Task: Where does the string "assert" appear in the listing below? Copy every line where it does.
-- Opening Marker --
--- src/mips_params.svh ---
`ifndef MIPS_PARAMS_SVH
`define MIPS_PARAMS_SVH

// Data path and register index widths
`define DATA_W     32
`define REG_ADDR_W 5

`endif

--- src/mips_pkg.sv ---
`default_nettype none

`include "mips_params.svh"

package mips_pkg;

    typedef enum logic [5:0] {
        OP_RTYPE = 6'b000000,
        OP_J     = 6'b000010,
        OP_JAL   = 6'b000011,
        OP_BEQ   = 6'b000100,
        OP_BNE   = 6'b000101,
        OP_ADDI  = 6'b001000,
        OP_SLTI  = 6'b001010,
        OP_ANDI  = 6'b001100,
        OP_ORI   = 6'b001101,
        OP_LUI   = 6'b001111,
        OP_LW    = 6'b100011,
        OP_SW    = 6'b101011,
        OP_HALT  = 6'b111111
    } opcode_e;

    typedef enum logic [5:0] {
        FN_ADD = 6'b100000,
        FN_SUB = 6'b100010,
        FN_AND = 6'b100100,
        FN_OR  = 6'b100101,
        FN_XOR = 6'b100110,
        FN_NOR = 6'b100111,
        FN_SLT = 6'b101010
    } funct_e;

    // IMM defers to the opcode in the ALU control
    typedef enum logic [1:0] {
        ALUOP_ADD   = 2'b00,
        ALUOP_SUB   = 2'b01,
        ALUOP_FUNCT = 2'b10,
        ALUOP_IMM   = 2'b11
    } alu_op_e;

    typedef struct packed {
        logic    jump;
        logic    jal;
        logic    alu_src;
        alu_op_e alu_op;
        logic    reg_dst;
    } ex_ctrl_t;

    typedef struct packed {
        logic branch;
        logic nbranch;
        logic mem_write;
        logic mem_read;
    } mem_ctrl_t;

    typedef struct packed {
        logic mem_to_reg;
        logic reg_write;
        logic zero_extend;
        logic lui;
        logic halt;
    } wb_ctrl_t;

    // PC+8 is rebuilt from pc4 in execute
    typedef struct packed {
        logic [`DATA_W-1:0]     pc4;
        logic [`DATA_W-1:0]     instruction;
        logic [`DATA_W-1:0]     rs_data;
        logic [`DATA_W-1:0]     rt_data;
        logic [`DATA_W-1:0]     imm_ext;
        logic [`DATA_W-1:0]     jump_target;
        logic [`REG_ADDR_W-1:0] rs;
        logic [`REG_ADDR_W-1:0] rt;
        logic [`REG_ADDR_W-1:0] rd;
        ex_ctrl_t               ex;
        mem_ctrl_t              mem;
        wb_ctrl_t               wb;
    } id_ex_t;

endpackage

`default_nettype wire

--- src/control_unit.sv ---
`timescale 1ns/1ps
`default_nettype none

module control_unit
(
    input  mips_pkg::opcode_e   i_opcode,
    output mips_pkg::ex_ctrl_t  o_ex,
    output mips_pkg::mem_ctrl_t o_mem,
    output mips_pkg::wb_ctrl_t  o_wb
);

    always_comb
    begin
        // Unknown opcodes fall through as no-ops
        o_ex  = '0;
        o_mem = '0;
        o_wb  = '0;
        case (i_opcode)
            mips_pkg::OP_RTYPE:
            begin
                o_ex.reg_dst    = 1'b1;
                o_ex.alu_op     = mips_pkg::ALUOP_FUNCT;
                o_wb.reg_write  = 1'b1;
            end
            mips_pkg::OP_ADDI:
            begin
                o_ex.alu_src    = 1'b1;
                o_ex.alu_op     = mips_pkg::ALUOP_ADD;
                o_wb.reg_write  = 1'b1;
            end
            mips_pkg::OP_ANDI, mips_pkg::OP_ORI:
            begin
                o_ex.alu_src    = 1'b1;
                o_ex.alu_op     = mips_pkg::ALUOP_IMM;
                o_wb.reg_write  = 1'b1;
                o_wb.zero_extend = 1'b1;
            end
            mips_pkg::OP_SLTI:
            begin
                o_ex.alu_src    = 1'b1;
                o_ex.alu_op     = mips_pkg::ALUOP_IMM;
                o_wb.reg_write  = 1'b1;
            end
            mips_pkg::OP_LUI:
            begin
                o_ex.alu_src    = 1'b1;
                o_ex.alu_op     = mips_pkg::ALUOP_IMM;
                o_wb.reg_write  = 1'b1;
                o_wb.lui        = 1'b1;
            end
            mips_pkg::OP_LW:
            begin
                o_ex.alu_src    = 1'b1;
                o_ex.alu_op     = mips_pkg::ALUOP_ADD;
                o_mem.mem_read  = 1'b1;
                o_wb.mem_to_reg = 1'b1;
                o_wb.reg_write  = 1'b1;
            end
            mips_pkg::OP_SW:
            begin
                o_ex.alu_src    = 1'b1;
                o_ex.alu_op     = mips_pkg::ALUOP_ADD;
                o_mem.mem_write = 1'b1;
            end
            mips_pkg::OP_BEQ:
            begin
                o_ex.alu_op     = mips_pkg::ALUOP_SUB;
                o_mem.branch    = 1'b1;
            end
            mips_pkg::OP_BNE:
            begin
                o_ex.alu_op     = mips_pkg::ALUOP_SUB;
                o_mem.nbranch   = 1'b1;
            end
            mips_pkg::OP_J:
            begin
                o_ex.jump       = 1'b1;
            end
            mips_pkg::OP_JAL:
            begin
                o_ex.jump       = 1'b1;
                o_ex.jal        = 1'b1;
                o_wb.reg_write  = 1'b1;
            end
            mips_pkg::OP_HALT:
            begin
                o_wb.halt       = 1'b1;
            end
            default: ;
        endcase
    end

endmodule

`default_nettype wire

--- src/decode_stage.sv ---
`timescale 1ns/1ps
`default_nettype none

`include "mips_params.svh"

module decode_stage
(
    input  wire                    i_clk,
    input  wire                    i_rst,
    input  wire [`DATA_W-1:0]      i_instr,
    input  wire [`DATA_W-1:0]      i_pc4,
    input  wire                    i_wb_en,
    input  wire [`REG_ADDR_W-1:0]  i_wb_addr,
    input  wire [`DATA_W-1:0]      i_wb_data,
    output mips_pkg::id_ex_t       o_id_ex
);

    mips_pkg::ex_ctrl_t  ex_ctrl;
    mips_pkg::mem_ctrl_t mem_ctrl;
    mips_pkg::wb_ctrl_t  wb_ctrl;
    logic [`REG_ADDR_W-1:0] rs;
    logic [`REG_ADDR_W-1:0] rt;
    logic [`REG_ADDR_W-1:0] rd;
    logic [15:0]            imm;
    logic [`DATA_W-1:0]     rs_data;
    logic [`DATA_W-1:0]     rt_data;

    assign rs  = i_instr[25:21];
    assign rt  = i_instr[20:16];
    assign rd  = i_instr[15:11];
    assign imm = i_instr[15:0];

    control_unit u_control_unit
    (
        .i_opcode (mips_pkg::opcode_e'(i_instr[31:26])),
        .o_ex     (ex_ctrl),
        .o_mem    (mem_ctrl),
        .o_wb     (wb_ctrl)
    );

    register_file u_register_file
    (
        .i_clk     (i_clk),
        .i_rst     (i_rst),
        .i_rs_addr (rs),
        .i_rt_addr (rt),
        .i_wr_en   (i_wb_en),
        .i_wr_addr (i_wb_addr),
        .i_wr_data (i_wb_data),
        .o_rs_data (rs_data),
        .o_rt_data (rt_data)
    );

    always_comb
    begin
        o_id_ex.pc4         = i_pc4;
        o_id_ex.instruction = i_instr;
        o_id_ex.rs_data     = rs_data;
        o_id_ex.rt_data     = rt_data;
        // Logical immediates take zero extension
        o_id_ex.imm_ext     = wb_ctrl.zero_extend ? {{(`DATA_W-16){1'b0}}, imm}
                                                  : {{(`DATA_W-16){imm[15]}}, imm};
        o_id_ex.jump_target = {i_pc4[`DATA_W-1 -: 4], i_instr[25:0], 2'b00};
        o_id_ex.rs          = rs;
        o_id_ex.rt          = rt;
        o_id_ex.rd          = rd;
        o_id_ex.ex          = ex_ctrl;
        o_id_ex.mem         = mem_ctrl;
        o_id_ex.wb          = wb_ctrl;
    end

endmodule

`default_nettype wire

--- src/execute_stage.sv ---
`timescale 1ns/1ps
`default_nettype none

`include "mips_params.svh"

module execute_stage
(
    input  mips_pkg::id_ex_t         i_id_ex,
    output logic [`DATA_W-1:0]       o_alu_result,
    output logic [`DATA_W-1:0]       o_store_data,
    output logic [`REG_ADDR_W-1:0]   o_write_reg,
    output logic                     o_reg_write,
    output logic                     o_mem_read,
    output logic                     o_mem_write,
    output logic                     o_mem_to_reg,
    output logic                     o_branch_taken,
    output logic [`DATA_W-1:0]       o_branch_target,
    output logic                     o_jump,
    output logic [`DATA_W-1:0]       o_jump_target,
    output logic                     o_halt
);

    typedef enum logic [2:0] {
        ALU_ADD, ALU_SUB, ALU_AND, ALU_OR, ALU_XOR, ALU_NOR, ALU_SLT, ALU_PASSB
    } alu_fn_e;

    alu_fn_e            alu_fn;
    logic [`DATA_W-1:0] op_a;
    logic [`DATA_W-1:0] op_b;
    logic [`DATA_W-1:0] alu_out;
    logic               zero;

    // ALU control
    always_comb
    begin
        alu_fn = ALU_ADD;
        case (i_id_ex.ex.alu_op)
            mips_pkg::ALUOP_SUB: alu_fn = ALU_SUB;
            mips_pkg::ALUOP_FUNCT:
            begin
                case (mips_pkg::funct_e'(i_id_ex.instruction[5:0]))
                    mips_pkg::FN_SUB: alu_fn = ALU_SUB;
                    mips_pkg::FN_AND: alu_fn = ALU_AND;
                    mips_pkg::FN_OR:  alu_fn = ALU_OR;
                    mips_pkg::FN_XOR: alu_fn = ALU_XOR;
                    mips_pkg::FN_NOR: alu_fn = ALU_NOR;
                    mips_pkg::FN_SLT: alu_fn = ALU_SLT;
                    default:          alu_fn = ALU_ADD;
                endcase
            end
            mips_pkg::ALUOP_IMM:
            begin
                case (mips_pkg::opcode_e'(i_id_ex.instruction[31:26]))
                    mips_pkg::OP_ANDI: alu_fn = ALU_AND;
                    mips_pkg::OP_ORI:  alu_fn = ALU_OR;
                    mips_pkg::OP_SLTI: alu_fn = ALU_SLT;
                    mips_pkg::OP_LUI:  alu_fn = ALU_PASSB;
                    default:           alu_fn = ALU_ADD;
                endcase
            end
            default: alu_fn = ALU_ADD;
        endcase
    end

    assign op_a = i_id_ex.rs_data;

    // LUI feeds the immediate already moved to the upper half
    always_comb
    begin
        if (i_id_ex.wb.lui)
            op_b = {i_id_ex.imm_ext[15:0], 16'h0000};
        else if (i_id_ex.ex.alu_src)
            op_b = i_id_ex.imm_ext;
        else
            op_b = i_id_ex.rt_data;
    end

    always_comb
    begin
        case (alu_fn)
            ALU_SUB:   alu_out = op_a - op_b;
            ALU_AND:   alu_out = op_a & op_b;
            ALU_OR:    alu_out = op_a | op_b;
            ALU_XOR:   alu_out = op_a ^ op_b;
            ALU_NOR:   alu_out = ~(op_a | op_b);
            ALU_SLT:   alu_out = {{(`DATA_W-1){1'b0}}, $signed(op_a) < $signed(op_b)};
            ALU_PASSB: alu_out = op_b;
            default:   alu_out = op_a + op_b;
        endcase
    end

    assign zero = (alu_out == '0);

    // JAL returns PC+8
    assign o_alu_result = i_id_ex.ex.jal ? (i_id_ex.pc4 + `DATA_W'd4) : alu_out;
    assign o_store_data = i_id_ex.rt_data;

    always_comb
    begin
        if (i_id_ex.ex.jal)
            o_write_reg = '1;
        else if (i_id_ex.ex.reg_dst)
            o_write_reg = i_id_ex.rd;
        else
            o_write_reg = i_id_ex.rt;
    end

    assign o_reg_write     = i_id_ex.wb.reg_write;
    assign o_mem_read      = i_id_ex.mem.mem_read;
    assign o_mem_write     = i_id_ex.mem.mem_write;
    assign o_mem_to_reg    = i_id_ex.wb.mem_to_reg;
    assign o_branch_taken  = (i_id_ex.mem.branch && zero) || (i_id_ex.mem.nbranch && !zero);
    assign o_branch_target = i_id_ex.pc4 + {i_id_ex.imm_ext[`DATA_W-3:0], 2'b00};
    assign o_jump          = i_id_ex.ex.jump;
    assign o_jump_target   = i_id_ex.jump_target;
    assign o_halt          = i_id_ex.wb.halt;

    always_comb
    begin
        a_mem_excl: assert (!(i_id_ex.mem.mem_read && i_id_ex.mem.mem_write))
            else $error("mem_read and mem_write both set");
    end

endmodule

`default_nettype wire

--- src/id_ex_reg.sv ---
`timescale 1ns/1ps
`default_nettype none

module id_ex_reg
(
    input  wire              i_clk,
    input  wire              i_rst,
    input  wire              i_flush,
    input  mips_pkg::id_ex_t i_id_ex,
    output mips_pkg::id_ex_t o_id_ex
);

    mips_pkg::id_ex_t stage_q;

    always_ff @(posedge i_clk)
    begin
        // Flush turns the slot into a bubble
        if (i_rst || i_flush)
        begin
            stage_q <= '0;
        end
        else
        begin
            stage_q <= i_id_ex;
        end
    end

    assign o_id_ex = stage_q;

    a_flush_bubble: assert property (@(posedge i_clk)
        i_flush |=> ({o_id_ex.ex, o_id_ex.mem, o_id_ex.wb} == '0));

endmodule

`default_nettype wire

--- src/mips_id_ex_top.sv ---
`timescale 1ns/1ps
`default_nettype none

`include "mips_params.svh"

module mips_id_ex_top
(
    input  wire                     i_clk,
    input  wire                     i_rst,
    input  wire                     i_flush,
    input  wire [`DATA_W-1:0]       i_instr,
    input  wire [`DATA_W-1:0]       i_pc4,
    input  wire                     i_wb_en,
    input  wire [`REG_ADDR_W-1:0]   i_wb_addr,
    input  wire [`DATA_W-1:0]       i_wb_data,
    output logic [`DATA_W-1:0]      o_alu_result,
    output logic [`DATA_W-1:0]      o_store_data,
    output logic [`REG_ADDR_W-1:0]  o_write_reg,
    output logic                    o_reg_write,
    output logic                    o_mem_read,
    output logic                    o_mem_write,
    output logic                    o_mem_to_reg,
    output logic                    o_branch_taken,
    output logic [`DATA_W-1:0]      o_branch_target,
    output logic                    o_jump,
    output logic [`DATA_W-1:0]      o_jump_target,
    output logic                    o_halt
);

    mips_pkg::id_ex_t id_ex_d;
    mips_pkg::id_ex_t id_ex_q;

    decode_stage u_decode_stage
    (
        .i_clk     (i_clk),
        .i_rst     (i_rst),
        .i_instr   (i_instr),
        .i_pc4     (i_pc4),
        .i_wb_en   (i_wb_en),
        .i_wb_addr (i_wb_addr),
        .i_wb_data (i_wb_data),
        .o_id_ex   (id_ex_d)
    );

    id_ex_reg u_id_ex_reg
    (
        .i_clk   (i_clk),
        .i_rst   (i_rst),
        .i_flush (i_flush),
        .i_id_ex (id_ex_d),
        .o_id_ex (id_ex_q)
    );

    execute_stage u_execute_stage
    (
        .i_id_ex         (id_ex_q),
        .o_alu_result    (o_alu_result),
        .o_store_data    (o_store_data),
        .o_write_reg     (o_write_reg),
        .o_reg_write     (o_reg_write),
        .o_mem_read      (o_mem_read),
        .o_mem_write     (o_mem_write),
        .o_mem_to_reg    (o_mem_to_reg),
        .o_branch_taken  (o_branch_taken),
        .o_branch_target (o_branch_target),
        .o_jump          (o_jump),
        .o_jump_target   (o_jump_target),
        .o_halt          (o_halt)
    );

endmodule

`default_nettype wire

--- src/register_file.sv ---
`timescale 1ns/1ps
`default_nettype none

`include "mips_params.svh"

module register_file
(
    input  wire                    i_clk,
    input  wire                    i_rst,
    input  wire [`REG_ADDR_W-1:0]  i_rs_addr,
    input  wire [`REG_ADDR_W-1:0]  i_rt_addr,
    input  wire                    i_wr_en,
    input  wire [`REG_ADDR_W-1:0]  i_wr_addr,
    input  wire [`DATA_W-1:0]      i_wr_data,
    output logic [`DATA_W-1:0]     o_rs_data,
    output logic [`DATA_W-1:0]     o_rt_data
);

    logic [`DATA_W-1:0] regs [0:(1 << `REG_ADDR_W)-1];
    logic               wr_live;

    // Register 0 never takes a write
    assign wr_live = i_wr_en && (i_wr_addr != '0);

    always_ff @(posedge i_clk)
    begin
        if (i_rst)
        begin
            for (int i = 0; i < (1 << `REG_ADDR_W); i++)
            begin
                regs[i] <= '0;
            end
        end
        else if (wr_live)
        begin
            regs[i_wr_addr] <= i_wr_data;
        end
    end

    // Write-through for a same-cycle read
    assign o_rs_data = (wr_live && (i_wr_addr == i_rs_addr)) ? i_wr_data : regs[i_rs_addr];
    assign o_rt_data = (wr_live && (i_wr_addr == i_rt_addr)) ? i_wr_data : regs[i_rt_addr];

    a_wr_addr_known: assert property (@(posedge i_clk) disable iff (i_rst)
        i_wr_en |-> !$isunknown(i_wr_addr));

endmodule

`default_nettype wire

--- config.mk ---
export PLATFORM = sky130hd
export DESIGN_NAME = mips_id_ex_top
export DESIGN_NICKNAME = d
export VERILOG_FILES = /design/src/mips_pkg.sv /design/src/control_unit.sv /design/src/decode_stage.sv /design/src/execute_stage.sv /design/src/id_ex_reg.sv /design/src/mips_id_ex_top.sv /design/src/register_file.sv
export VERILOG_INCLUDE_DIRS = /design/src
export SDC_FILE = /design/constraint.sdc
export NUM_CORES = 2
export LEC_CHECK = 0
export ABC_CLOCK_PERIOD_IN_PS = 5900
export BUFFER_PORTS_ARGS = -buffer_cell sky130_fd_sc_hd__buf_2
export CORE_MARGIN = 4
export CORE_UTILIZATION = 30
export DETAILED_ROUTE_END_ITERATION = 10
export PLACE_DENSITY = 0.47
export RECOVER_POWER = 50
export SLEW_MARGIN = 5
export SYNTH_ARGS = -nofsm -noshare
export SYNTH_HDL_FRONTEND = slang
export SYNTH_SLANG_ARGS = --single-unit
--- constraint.sdc ---
create_clock -name i_clk -period 5.9 [get_ports i_clk]
set_clock_uncertainty 0.05 [all_clocks]
set_input_delay 0.59 -clock i_clk [delete_from_list [all_inputs] [get_ports i_clk]]
set_output_delay 0.59 -clock i_clk [all_outputs]
set_load 0.02 [all_outputs]
### Word-level counts from Yosys, hierarchy flattened

Memory sizes are Yosys's and may differ from the RTL's. A register that Yosys moved wholly into a read port is not among the register bits.
Cells that the tools add are included.

* equality and inequality tests: 32
* reduce and logical (&&, ||, !) cells: 17
* magnitude comparators: 1
* multiplexer cells: 30
* shifts and indexed selects: 0
* add/sub/neg operators: 4
* div/mod/pow operators: 0
* bitwise logic cells: 4
* multipliers: 0

Operators with widths (number)
* $pmux W32 S7: 1
* $mux W32: 4
* $add A32 B32 Y32: 2
* $eq A6 B4 Y1 const B: 9
* $eq A6 B6 Y1 const B: 9
* $add A32 B3 Y32 const B: 1
* $and A32 B32 Y32: 1
* $logic_not A32 Y1: 1
* $lt A32 B32 Y1: 1
* $not A32 Y32: 1
* $or A32 B32 Y32: 1
* $reduce_or A32 Y1: 1
* $sub A32 B32 Y32: 1
* $xor A32 B32 Y32: 1
* $mux W1: 18
* $pmux W3 S6: 1
* $mux W5: 3
* $eq A3 B3 Y1 const B: 4
* $eq A6 B2 Y1 const B: 2
* $eq A6 B3 Y1 const B: 2
* $pmux W3 S4: 1
* $pmux W3 S3: 1
* $reduce_or A2 Y1: 4
* $reduce_or A8 Y1: 1
* 12 further kinds: 17

* bits in latches: 0
* input bits: 105
* memory bits (writable): 1024
* logic and storage cells: 109
* memories kept: 1
* bits in registers: 136
* ROM bits: 0

Memory list
* u_decode_stage.u_register_file.regs: words 32, bits a word 32, rd ports 2, clocked after Yosys merged registers in 2, wr ports 32, line register_file.sv:19 `` logic [`DATA_W-1:0] regs [0:(1 << `REG_ADDR_W)-1]; ``

### Depth between registers and ports, before layout

* word-level depth: 9
* mapped depth: 22

### By module

From an unflattened synthesis, not the netlist that was laid out.

* cells, all modules: 5587
* area total of the unflattened synthesis: 72948.7 um^2

By module, submodules not included
* register_file: instances 1, seq. area each 30749.5 um^2, area an instance 54461.0 um^2, cells an instance 3494
* execute_stage: instances 1, seq. area each 0.0 um^2, area an instance 9613.0 um^2, cells an instance 1413
* id_ex_reg: instances 1, seq. area each 4444.3 um^2, area an instance 7524.7 um^2, cells an instance 494
* decode_stage: instances 1, seq. area each 0.0 um^2, area an instance 1083.5 um^2, cells an instance 144
* control_unit: instances 1, seq. area each 0.0 um^2, area an instance 266.5 um^2, cells an instance 42

### Worst setup path before layout

No wires, ideal clock.

* kind: reg-to-output
* start point: register, netlist name u_id_ex_reg.o_id_ex[78]
* end point: output port o_branch_taken
* cell stages (with the launch flop): 21
* arrival time: 4.626 ns
* data required time: 5.260 ns
* setup slack: 0.634 ns
* cells stage by stage: dfxtp_1 > and2_1 > clkbuf_1 > clkbuf_1 > a211o_1 > o21ai_0 > ha_1 > clkbuf_1 > nand4b_1 > or4_1 > nand2_1 > o21ai_0 > o41ai_1 > a21o_1 > a21oi_1 > o21bai_1 > nor4b_1 > a211o_1 > nor2b_1 > nand4_1 > mux2_1

* longest elaborated chain between the ends: 9

RTL lines
* $mux W32 *: line execute_stage.sv:72 `else if (i_id_ex.ex.alu_src)`
* $mux W32 *: line execute_stage.sv:70 `if (i_id_ex.wb.lui)`
* branches (longest 2 deep; another with $add A32 B32 Y32)
* $pmux W32 S7 *: line execute_stage.sv:80 `case (alu_fn)`
* $logic_not A32 Y1 *: line execute_stage.sv:92 `assign zero = (alu_out == '0);`
* $logic_not A1 Y1: line execute_stage.sv:112 `assign o_branch_taken = (i_id_ex.mem.branch && zero) || (i_id_ex.mem.nbranch && !zero);`
* $logic_and A1 B1 Y1: line execute_stage.sv:112
* $logic_or A1 B1 Y1 *: line execute_stage.sv:112
* end: declaration: line mips_id_ex_top.sv:23 `output logic o_branch_taken,`

Mark *: on every way between the ends.

### Final worst setup path

* start point: register u_id_ex_reg.stage_q, in the netlist u_id_ex_reg.o_id_ex[12]
* end point: output port o_branch_taken

* longest elaborated chain between the ends: 9

RTL lines
* start: declaration: line id_ex_reg.sv:13 `mips_pkg::id_ex_t stage_q;`
* start signal: assignment: line id_ex_reg.sv:24 `stage_q <= i_id_ex;`
* $mux W32 *: line execute_stage.sv:72
* $mux W32 *: line execute_stage.sv:70
* branches (longest 2 deep; another with $add A32 B32 Y32)
* $pmux W32 S7 *: line execute_stage.sv:80
* $logic_not A32 Y1 *: line execute_stage.sv:92
* $logic_not A1 Y1: line execute_stage.sv:112
* $logic_and A1 B1 Y1: line execute_stage.sv:112
* $logic_or A1 B1 Y1 *: line execute_stage.sv:112

Marks and branches as above.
-- Closing Marker --
Output for this exercise:
        a_mem_excl: assert (!(i_id_ex.mem.mem_read && i_id_ex.mem.mem_write))
    a_flush_bubble: assert property (@(posedge i_clk)
    a_wr_addr_known: assert property (@(posedge i_clk) disable iff (i_rst)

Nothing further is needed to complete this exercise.